Results
SARS-CoV-2 infection was detected in 91 patients (77 detected by RT-PCR and 14 by serology). Eight pediatric COVID-19 cases were excluded for bacterial coinfection. Panel 21 was performed in 56 laboratory confirmed COVID-19 patients, seven patients had coinfection with rhinovirus. Respiratory viruses were detected in 195 patients and 31 were excluded for bacterial coinfection.
Therefore, 76 patients were included in Group 1; 157 patients in Group 2. Table 1 present demographical and clinical features of patients in Group 1 and 2.
Patients with underlying conditions were in two groups and were described in Table 2.
The ORP identified in Group 2 were: human rhinovirus/enterovirus, n=132/157 (84.0%); adenovirus, n= 18/157 (11,5%); bocavirus n=8/157 (5%); RSV, n=6/157 (3.8%); other coronavirus n=3/157 (1.9%); influenza, parainfluenza and parechovirus, n=2/157 (1.3%) each one. 17/157 (10,8%) had viral coinfections, of which 94,1% (16/17) was attributed to rhinovirus/enterovirus.
Laboratory exams and radiological abnormalities frequency of two groups were exhibited in table 3.
In Group 1, nine patients had multisystem inflammatory syndrome in children (MIS-C), of which none presented viral coinfection. 50% of all deaths (4/8) occurred in MIS-C patients.
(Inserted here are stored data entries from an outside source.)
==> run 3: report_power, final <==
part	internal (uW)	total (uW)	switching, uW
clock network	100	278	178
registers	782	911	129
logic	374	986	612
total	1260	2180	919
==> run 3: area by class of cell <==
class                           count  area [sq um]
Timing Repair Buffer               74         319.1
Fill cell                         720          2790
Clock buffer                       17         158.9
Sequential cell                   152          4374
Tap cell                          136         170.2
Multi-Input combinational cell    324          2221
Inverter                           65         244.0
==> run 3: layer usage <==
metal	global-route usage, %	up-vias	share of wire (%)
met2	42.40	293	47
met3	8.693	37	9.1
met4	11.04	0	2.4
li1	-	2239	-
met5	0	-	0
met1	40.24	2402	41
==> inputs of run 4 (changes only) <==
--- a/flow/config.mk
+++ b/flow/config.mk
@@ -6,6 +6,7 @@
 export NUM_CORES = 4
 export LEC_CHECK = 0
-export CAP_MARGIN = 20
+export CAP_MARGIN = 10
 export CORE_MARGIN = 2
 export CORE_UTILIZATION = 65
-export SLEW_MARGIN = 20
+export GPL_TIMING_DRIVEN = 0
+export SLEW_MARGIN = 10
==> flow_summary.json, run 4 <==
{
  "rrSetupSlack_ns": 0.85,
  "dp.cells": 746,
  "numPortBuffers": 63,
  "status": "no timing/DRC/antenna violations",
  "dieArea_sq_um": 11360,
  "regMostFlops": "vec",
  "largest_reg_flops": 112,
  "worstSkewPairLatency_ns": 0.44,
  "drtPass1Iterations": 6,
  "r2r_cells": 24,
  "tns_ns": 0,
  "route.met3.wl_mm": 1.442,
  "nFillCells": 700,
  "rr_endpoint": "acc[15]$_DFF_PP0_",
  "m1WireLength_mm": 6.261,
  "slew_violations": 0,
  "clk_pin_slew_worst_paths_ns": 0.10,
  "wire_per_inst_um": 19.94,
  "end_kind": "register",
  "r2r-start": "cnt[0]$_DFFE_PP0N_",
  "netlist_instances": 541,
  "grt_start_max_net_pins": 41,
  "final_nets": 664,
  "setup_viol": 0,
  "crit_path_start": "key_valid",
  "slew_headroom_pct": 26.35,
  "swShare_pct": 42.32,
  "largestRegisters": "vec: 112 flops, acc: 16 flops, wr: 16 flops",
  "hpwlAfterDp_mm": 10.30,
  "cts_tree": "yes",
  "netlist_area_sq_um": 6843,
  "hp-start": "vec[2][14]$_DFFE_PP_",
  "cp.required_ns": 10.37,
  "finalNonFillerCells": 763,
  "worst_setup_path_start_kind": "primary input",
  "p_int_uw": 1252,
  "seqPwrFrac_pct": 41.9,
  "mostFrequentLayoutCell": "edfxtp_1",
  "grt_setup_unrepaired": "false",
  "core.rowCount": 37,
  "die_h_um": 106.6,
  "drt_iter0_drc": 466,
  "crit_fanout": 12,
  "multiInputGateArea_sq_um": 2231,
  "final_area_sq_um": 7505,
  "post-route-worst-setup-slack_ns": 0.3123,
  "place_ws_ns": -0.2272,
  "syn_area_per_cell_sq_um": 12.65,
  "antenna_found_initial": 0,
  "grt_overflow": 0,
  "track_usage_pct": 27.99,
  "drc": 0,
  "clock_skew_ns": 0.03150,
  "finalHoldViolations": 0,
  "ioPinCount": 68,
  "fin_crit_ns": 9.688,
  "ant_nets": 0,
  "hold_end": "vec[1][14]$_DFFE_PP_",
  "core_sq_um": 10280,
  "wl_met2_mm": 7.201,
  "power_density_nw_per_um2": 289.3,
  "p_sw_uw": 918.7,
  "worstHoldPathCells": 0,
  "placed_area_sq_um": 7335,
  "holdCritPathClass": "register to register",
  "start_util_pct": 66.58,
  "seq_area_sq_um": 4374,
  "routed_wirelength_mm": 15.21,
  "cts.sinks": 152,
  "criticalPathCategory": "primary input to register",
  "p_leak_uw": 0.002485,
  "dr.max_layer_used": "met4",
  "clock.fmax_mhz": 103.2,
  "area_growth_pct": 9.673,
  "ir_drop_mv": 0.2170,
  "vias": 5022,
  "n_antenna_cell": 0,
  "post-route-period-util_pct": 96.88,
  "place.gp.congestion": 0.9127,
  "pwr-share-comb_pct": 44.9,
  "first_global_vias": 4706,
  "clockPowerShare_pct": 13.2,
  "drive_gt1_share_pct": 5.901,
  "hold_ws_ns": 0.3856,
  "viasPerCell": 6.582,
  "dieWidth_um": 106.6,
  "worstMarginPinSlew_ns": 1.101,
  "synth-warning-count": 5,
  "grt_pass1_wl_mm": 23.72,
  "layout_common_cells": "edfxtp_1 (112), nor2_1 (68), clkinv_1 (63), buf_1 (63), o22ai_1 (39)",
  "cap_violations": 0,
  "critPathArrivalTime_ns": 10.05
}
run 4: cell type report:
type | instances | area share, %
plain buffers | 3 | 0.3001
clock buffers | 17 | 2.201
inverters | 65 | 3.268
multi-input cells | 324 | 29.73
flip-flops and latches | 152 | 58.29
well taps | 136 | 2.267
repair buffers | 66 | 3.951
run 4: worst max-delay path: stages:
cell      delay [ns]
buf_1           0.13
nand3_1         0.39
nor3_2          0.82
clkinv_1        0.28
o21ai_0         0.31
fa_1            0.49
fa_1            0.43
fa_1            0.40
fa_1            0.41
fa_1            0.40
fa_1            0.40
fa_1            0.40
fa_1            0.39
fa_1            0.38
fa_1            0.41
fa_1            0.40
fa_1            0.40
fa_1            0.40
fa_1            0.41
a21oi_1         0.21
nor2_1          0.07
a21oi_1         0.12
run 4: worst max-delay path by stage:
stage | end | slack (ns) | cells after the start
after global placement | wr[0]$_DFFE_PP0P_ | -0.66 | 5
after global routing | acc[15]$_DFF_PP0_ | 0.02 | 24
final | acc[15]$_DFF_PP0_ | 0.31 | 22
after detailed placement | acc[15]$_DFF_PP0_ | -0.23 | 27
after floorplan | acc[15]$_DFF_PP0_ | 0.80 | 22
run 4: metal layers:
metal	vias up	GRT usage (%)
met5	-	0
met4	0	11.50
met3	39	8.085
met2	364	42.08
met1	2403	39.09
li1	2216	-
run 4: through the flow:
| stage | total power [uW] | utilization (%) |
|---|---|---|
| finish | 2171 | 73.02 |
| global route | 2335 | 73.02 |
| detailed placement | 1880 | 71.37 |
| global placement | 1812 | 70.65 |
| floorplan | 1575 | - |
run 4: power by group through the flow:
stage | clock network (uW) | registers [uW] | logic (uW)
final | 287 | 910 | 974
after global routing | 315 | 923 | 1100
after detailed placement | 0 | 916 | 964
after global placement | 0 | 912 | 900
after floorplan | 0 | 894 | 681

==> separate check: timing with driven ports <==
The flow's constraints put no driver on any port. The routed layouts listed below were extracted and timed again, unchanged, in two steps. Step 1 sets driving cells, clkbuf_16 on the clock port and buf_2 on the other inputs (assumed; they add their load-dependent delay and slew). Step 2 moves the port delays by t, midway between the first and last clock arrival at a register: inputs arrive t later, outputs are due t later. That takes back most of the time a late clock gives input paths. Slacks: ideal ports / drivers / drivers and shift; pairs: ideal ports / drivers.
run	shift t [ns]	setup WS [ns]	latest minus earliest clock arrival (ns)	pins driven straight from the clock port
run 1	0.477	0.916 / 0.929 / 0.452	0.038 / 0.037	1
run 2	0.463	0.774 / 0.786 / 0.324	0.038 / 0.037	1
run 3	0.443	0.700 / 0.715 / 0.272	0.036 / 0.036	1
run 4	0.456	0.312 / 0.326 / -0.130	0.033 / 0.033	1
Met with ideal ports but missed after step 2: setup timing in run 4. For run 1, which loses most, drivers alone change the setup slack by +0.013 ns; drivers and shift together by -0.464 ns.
From an optimization exercise on the open Yosys and OpenROAD flow, aimed at small area and a short achievable clock period; shortcuts taken in it are not production practice. RTL that was checked went through simulation tests only; none was proved equivalent to the original.

==> trial 2: inputs <==
==> flow/design.v <==
module pdl_ctrl #(
   parameter int N       = 32,
   parameter int OUT_NUM = 8
) (
   input  logic                 clk,
   input  logic                 reset,
   input  logic                 cfg_valid,
   output logic                 cfg_ready,
   input  logic [7:0]           cfg_addr,
   input  logic [N-1:0]         cfg_data,
   output logic                 cfg_err,
   input  logic                 commit,
   input  logic                 arm,
   input  logic                 abort,
   input  logic                 ext_trigger,
   output logic [OUT_NUM-1:0]   ch_trigger,
   output logic [OUT_NUM*N-1:0] ch_dl,
   output logic [OUT_NUM*N-1:0] ch_wb,
   output logic                 busy,
   output logic                 commit_pending,
   output logic                 done
);
   logic [19:0] ld, kp;
   logic        err_d;
   logic        rst_q;
   pdl_decode u_decode (
      .cfg_valid(cfg_valid), .rst_q(rst_q), .cfg_addr(cfg_addr),
      .reset(reset), .ld(ld), .kp(kp), .err(err_d)
   );
   always_ff @(posedge clk) begin
      cfg_ready <= ~reset;
      rst_q     <= reset;
      cfg_err   <= err_d;
   end
   logic [N-1:0]       sh_dl  [OUT_NUM];
   logic [N-1:0]       sh_wb  [OUT_NUM];
   logic [OUT_NUM-1:0] sh_mask;
   logic [N-1:0]       sh_on, sh_off, sh_shots;
   logic [OUT_NUM-1:0] ld_dl, ld_wb, kp_dl, kp_wb;
   logic               ld_mask, ld_on, ld_off, ld_shots;
   logic               kp_mask, kp_on, kp_off, kp_shots;
   always_comb begin
      ld_dl    = ld[7:0];
      ld_wb    = ld[15:8];
      ld_mask  = ld[16];
      ld_on    = ld[17];
      ld_off   = ld[18];
      ld_shots = ld[19];
      kp_dl    = kp[7:0];
      kp_wb    = kp[15:8];
      kp_mask  = kp[16];
      kp_on    = kp[17];
      kp_off   = kp[18];
      kp_shots = kp[19];
   end
   always_ff @(posedge clk) begin
      for (int k = 0; k < OUT_NUM; k++) begin
         sh_dl[k] <= ({N{ld_dl[k]}} & cfg_data) | ({N{kp_dl[k]}} & sh_dl[k]);
         sh_wb[k] <= ({N{ld_wb[k]}} & cfg_data) | ({N{kp_wb[k]}} & sh_wb[k]);
      end
      sh_mask  <= ({OUT_NUM{ld_mask}} & cfg_data[OUT_NUM-1:0]) | ({OUT_NUM{kp_mask}} & sh_mask);
      sh_on    <= ({N{ld_on}}    & cfg_data) | ({N{kp_on}}    & sh_on);
      sh_off   <= ({N{ld_off}}   & cfg_data) | ({N{kp_off}}   & sh_off);
      sh_shots <= ({N{ld_shots}} & cfg_data) | ({N{kp_shots}} & sh_shots);
   end
   logic st_wait, st_on, st_off;
   logic idle;
   logic timer_one, shot_one;            
   logic last;                           
   logic do_copy;
   logic cp, hd;                         
   assign idle    = ~busy;
   assign do_copy = (commit & (idle | abort | last)) | (commit_pending & (abort | last));
   assign cp      = do_copy & ~reset;
   assign hd      = ~do_copy & ~reset;
   logic [N-1:0]       act_dl [OUT_NUM];
   logic [N-1:0]       act_wb [OUT_NUM];
   logic [OUT_NUM-1:0] act_mask;
   logic [N-1:0]       act_on, act_off, act_shots;
   always_ff @(posedge clk) begin
      for (int k = 0; k < OUT_NUM; k++) begin
         act_dl[k] <= ({N{cp}} & sh_dl[k]) | ({N{hd}} & act_dl[k]);
         act_wb[k] <= ({N{cp}} & sh_wb[k]) | ({N{hd}} & act_wb[k]);
      end
      act_mask  <= ({OUT_NUM{cp}} & sh_mask)  | ({OUT_NUM{hd}} & act_mask);
      act_on    <= ({N{cp}} & sh_on)    | ({N{hd}} & act_on);
      act_off   <= ({N{cp}} & sh_off)   | ({N{hd}} & act_off);
      act_shots <= ({N{cp}} & sh_shots) | ({N{hd}} & act_shots);
   end
   always_ff @(posedge clk) begin
      commit_pending <= ~reset & ~do_copy & (commit | commit_pending);
   end
   logic sync1, sync2, rise;
   always_ff @(posedge clk) begin
      sync1 <= ~reset & ext_trigger;
      sync2 <= ~reset & sync1;
   end
   assign rise = sync1 & ~sync2;
   logic [N-1:0] timer, shot;
   logic [N-1:0] on_v, off_v, shots_v;   
   logic         on_one, off_one, shots_one;
   logic         on_hz, off_hz, shots_hz, timer_hz, shot_hz;   
   logic         timer_two, shot_is2;
   pdl_hz u_on_hz    (.v(act_on),    .z(on_hz));
   pdl_hz u_off_hz   (.v(act_off),   .z(off_hz));
   pdl_hz u_shots_hz (.v(act_shots), .z(shots_hz));
   pdl_hz u_timer_hz (.v(timer),     .z(timer_hz));
   pdl_hz u_shot_hz  (.v(shot),      .z(shot_hz));
   assign timer_two = timer_hz & timer[1] & ~timer[0];
   assign shot_is2  = shot_hz  & shot[1]  & ~shot[0];
   always_comb begin
      on_one    = on_hz    & ~act_on[1];
      off_one   = off_hz   & ~act_off[1];
      shots_one = shots_hz & ~act_shots[1];
      on_v      = {act_on[N-1:1],    act_on[0]    | on_one};
      off_v     = {act_off[N-1:1],   act_off[0]   | off_one};
      shots_v   = {act_shots[N-1:1], act_shots[0] | shots_one};
   end
   logic run;                            
   logic tload;                          
   assign run   = st_on | st_off;
   assign tload = ~run | timer_one;
   logic [N-1:0] tld, timer_dec;
   logic         tz8, tz16, tz24;
   assign tld = st_on ? off_v : on_v;
   always_comb begin
      for (int i = 0; i < N; i++) begin
         logic brw;
         brw = 1'b1;
         for (int j = (i / 8) * 8; j < i; j++) brw = brw & ~timer[j];
         if (i >= 8  && i < 16) brw = brw & tz8;
         if (i >= 16 && i < 24) brw = brw & tz16;
         if (i >= 24)           brw = brw & tz24;
         timer_dec[i] = timer[i] ^ brw;
      end
   end
   always_ff @(posedge clk) begin
      if (tload) begin
         timer     <= tld;
         timer_one <= st_on ? off_one : on_one;
         tz8       <= (tld[7:0]  == '0);
         tz16      <= (tld[15:0] == '0);
         tz24      <= (tld[23:0] == '0);
      end else begin
         timer     <= timer_dec;
         timer_one <= timer_two;
         tz8       <= (timer[7:0]  == 8'd1);
         tz16      <= (timer[15:0] == 16'd1);
         tz24      <= (timer[23:0] == 24'd1);
      end
   end
   logic       shot_two, z8, z16, z24;
   logic       lz8, lz16, lz24;
   pdl_lowz u_lowz (.v(shot[23:0]), .z8(lz8), .z16(lz16), .z24(lz24));
   logic [N-1:0] shot_dec;
   always_comb begin
      for (int i = 0; i < N; i++) begin
         logic brw;
         brw = 1'b1;
         for (int j = (i / 8) * 8; j < i; j++) brw = brw & ~shot[j];
         if (i >= 8)  brw = brw & z8;
         if (i >= 16) brw = brw & z16;
         if (i >= 24) brw = brw & z24;
         shot_dec[i] = shot[i] ^ brw;
      end
   end
   always_ff @(posedge clk) begin
      shot_two <= shot_is2;
      z8       <= lz8;
      z16      <= lz16;
      z24      <= lz24;
      if (~run) begin
         shot     <= shots_v;
         shot_one <= shots_one;
      end else if (st_off & timer_one) begin
         shot     <= shot_dec;
         shot_one <= shot_two;
      end
   end
   logic mask_nz;
   assign mask_nz = |act_mask;
   always_ff @(posedge clk) begin
      if (reset | abort) begin
         st_wait    <= 1'b0;
         st_on      <= 1'b0;
         st_off     <= 1'b0;
         busy       <= 1'b0;
         last       <= 1'b0;
         done       <= 1'b0;
         ch_trigger <= '0;
      end else begin
         st_wait    <= (idle & arm & mask_nz) | (st_wait & ~rise);
         st_on      <= (st_wait & rise) | (st_on & ~timer_one) | (st_off & timer_one);
         st_off     <= (st_on & timer_one & ~shot_one) | (st_off & ~timer_one);
         busy       <= (idle & arm & mask_nz) | st_wait | st_off | (st_on & ~last);
         done       <= (idle & arm & ~mask_nz) | last;
         last       <= (st_wait & rise & on_one & shots_one)
                     | (st_on & ~timer_one & timer_two & shot_one)
                     | (st_off & timer_one & on_one & shot_two);
         ch_trigger <= ((st_wait & rise) | (st_on & ~timer_one) | (st_off & timer_one))
                       ? act_mask : '0;
      end
   end
   for (genvar k = 0; k < OUT_NUM; k++) begin : g_pack
      assign ch_dl[k*N +: N] = act_dl[k];
      assign ch_wb[k*N +: N] = act_wb[k];
   end
endmodule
Table 4 show outcomes and treatment in two groups.
Further analysis between SARS CoV-2 infection compared to only rhinovirus showed that the last group were significantly younger [135 (1-215) months vs 63 (2-216 months of age); p=0.001]; presented higher frequency of coughing [30/74 (41%) vs 73/123 (59%); p=0.01], lower frequency of fever [52/76 (69%) vs 62/130 (48%); p=0.01] and shorter duration of fever [median of 2 (0-15) vs 1 (0-12) days; p=0.02] compared to the former group. On the other hand, SARS-CoV-2 group presented the following signs/symptoms more frequently: anosmia [7/48 (15%) vs 2/85 (2%); p=0.01]; pneumonia [17/76 (22%) vs 6/130 (5%); p<0.001]; myalgia [18/62 (29%) vs 7/88 (8%); p=0.001]; headache [18/58 (31%) vs 14/91 (15%); p=0.03] and rash [7/74 (10%) vs 2/120 (2%); p=0.03]. SARS-CoV-2 group also presented with higher ferritin levels [median 201 (15-35,976) vs 85 (18-3,837); p=0.002] and lower leucocyte count [median 6,470 (430-25,890) vs 8,630 (170-21,120); p=0.01]. Radiographic abnormalities were found more frequently in SARS-CoV-2 group [25/49 (51%) vs 20/67 (30%); p=0.03]. Use of antibiotics [40/76 (53%) vs 49/131 (38%); p=0.04], oseltamivir [20/76 (26%) vs 13/131 (10%); p=0.003], intravenous immunoglobulin [7/75 (9%) vs 2/131 (2%); p=0.01] and enoxaparin [7/76 (9%) vs 1/130 (1%); p=0.004] were more frequent in SARS-CoV-2 group. Furthermore, SARS-CoV-2 group presented with poorer outcomes: higher rates of hospitalization [51/76 (67%) vs 58/131 (44%); p=0.002], PICU admission [18/76 (24%) vs 5/130 (4%); p<0,001], need of oxygen [23/76 (30%) vs 19/131 (15%); p=0.01], shock [8/76 (11%) vs 3/131 (2%); p=0.02], mechanical ventilation [9/76 (12%) vs 3/131 (2%); p=0.01], use of vasoactive agents [5/76 (7%) vs 1/131 (1%); p=0.03] and cardiac abnormalities [10/76 (13%) vs 1/130 (1%); p<0.001].
There were no statistically significant differences between seven cases of rhinovius/enterovirus and SARS-CoV-2 coinfected patients and those in Group 1 (p>0.05).